En Madrid, el desarrollismo de los años setenta dejó como herencia una autopista gigante, la M-30, que rasgaba el rostro de la ciudad. Parte de un cauce fluvial fue convertido en un curso asfaltado que ha visto pasar durante décadas gran parte de la producción contaminante de la industria nacional y extranjera de automóviles.
Durante años la idea de “soterrar la M.-30” estuvo sobre la mesa de las brillantes ideas municipales. Hace algo más de tres años comenzaron las obras. Todavía continúan. Se ha cumplido, efectivamente, el objetivo del soterramiento: se han metido, literalmente, bajo tierra, hierros y asfalto, la autopista y sus coches, el ruido y los humos. De paso, (¿de paso?) el megaproyecto, ha aportado la actividad necesaria para aumentar el PIB regional, el índice de empleo y enriquecer a las empresas constructoras, bajo la coartada del bienestar ciudadano.

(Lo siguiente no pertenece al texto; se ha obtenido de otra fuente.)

[config.mk]
export PLATFORM = sky130hd
export DESIGN_NAME = scalar_mult7
export DESIGN_NICKNAME = d
export VERILOG_FILES = /design/src/rtl/scalar_mult7.sv
export SDC_FILE = /design/constraint.sdc
export NUM_CORES = 1
export LEC_CHECK = 0
export ABC_AREA = 1
export ABC_CLOCK_PERIOD_IN_PS = 2200
export BUFFER_PORTS_ARGS = -buffer_cell sky130_fd_sc_hd__clkbuf_2
export CORE_MARGIN = 3
export CORE_UTILIZATION = 40
export CTS_CLUSTER_DIAMETER = 50
export DETAILED_ROUTE_END_ITERATION = 8
export PLACE_DENSITY = 0.67
export SYNTH_ARGS = -nofsm -noshare
export SYNTH_HDL_FRONTEND = slang
export SYNTH_SLANG_ARGS = --single-unit
[constraint.sdc]
create_clock -name clk -period 2.2 [get_ports clk]
set_clock_uncertainty 0.05 [all_clocks]
set_input_delay 0.11 -clock clk [delete_from_list [all_inputs] [get_ports clk]]
set_output_delay 0.11 -clock clk [all_outputs]
set_load 0.05 [all_outputs]
===== config.mk =====
export PLATFORM = sky130hd
export DESIGN_NAME = sync_lock_controller_flat
export DESIGN_NICKNAME = d
export VERILOG_FILES = /design/src/rtl/font5_sync_pkg.sv /design/src/rtl/sync_lock_controller_if.sv /design/src/rtl/sync_pattern_model.sv /design/src/rtl/sync_lock_controller.sv /design/src/flat_wrapper.sv
export SDC_FILE = /design/constraint.sdc
export NUM_CORES = 1
export LEC_CHECK = 0
export CAP_MARGIN = 20
export CORE_ASPECT_RATIO = 1.2
export CORE_MARGIN = 3
export CORE_UTILIZATION = 55
export CTS_BUF_LIST = sky130_fd_sc_hd__clkbuf_16
export CTS_CLUSTER_DIAMETER = 100
export DETAILED_ROUTE_END_ITERATION = 6
export PLACE_DENSITY = 0.8
export SYNTH_ARGS = -nofsm -noshare
export SYNTH_HDL_FRONTEND = slang
export SYNTH_SLANG_ARGS = --single-unit

===== constraint.sdc =====
create_clock -name clk -period 2.4 [get_ports clk]
set_input_delay 0.48 -clock clk [delete_from_list [all_inputs] [get_ports clk]]
set_output_delay 0.48 -clock clk [all_outputs]
set_load 0.01 [all_outputs]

Las máquinas térmicas han sido silenciadas por máquinas térmicas. Sobre la superficie reina el silencio o, más bien la sordina de los ruidos del fondo abisal del tráfico impune. Triunfo, por aclamación, de la razón ingenieril sobre sí misma: ha resuelto, por ahora, parte de los problemas que ella se había provocado. ¿No le llaman a eso sostenibilidad? Pero fracaso total de la razón urbanística y la razón ecológica pues, coincidiendo con la crisis económica y el desvío de fondos hacia otras actividades más rentables para el narcisismo de la autoridad edilicia, el espacio urbano y paisajístico que nos han entregado a los habitantes de Madrid es desolador. Kilómetros de polvorientos descampados, precariamente maquillados por manchas arboladas y puentes de dudoso gusto sin evidencias de que participen de un proyecto visual, urbanístico y estético con sentido. En medio, un río convertido aún más que antes, si cabe, en un canal de regadío escuálido y avergonzado.
El entierro de la M-30 ha sido realizado de espaldas a la participación y la innovación colectiva. Los ciudadanos han quedado literalmente en sus márgenes, físicos y sociales, observando la destrucción de sus espacios de tránsito y esparcimiento habituales, respirando durante años polvo y más polvo de las interminables “obras” ofrecidas en nombre del progreso y anestesiados por promesas cuya impudicia nace de la desmovilización y la amnesia colectiva.
Y, lo que pudo ser la gran intervención de mejoramiento de la calidad de vida de Madrid a comienzos del siglo veintiuno, ha sido sólo la inhumación, arrogante pero provisional, de uno de los cadáveres del productivismo y del gigantismo. Metáfora elocuente de lo único que éstos, a estas alturas de su delirio, pueden hacer sobre sí mismos: esconder los muertos de sus propios desastres. Pero los signos de la gran fosa común aparecen por todos lados: respiraderos, chimeneas, salidas de coches… imposibles de ocultar ni por la “alfombra verde” prometida ni por la alfombra ideológica construida a fuerza de propaganda e “información al ciudadano”. Sobre ese cementerio, y otros más, se construye la gloria del desarrollo. Sobre ellos habrá que construir la utopía decrecentista.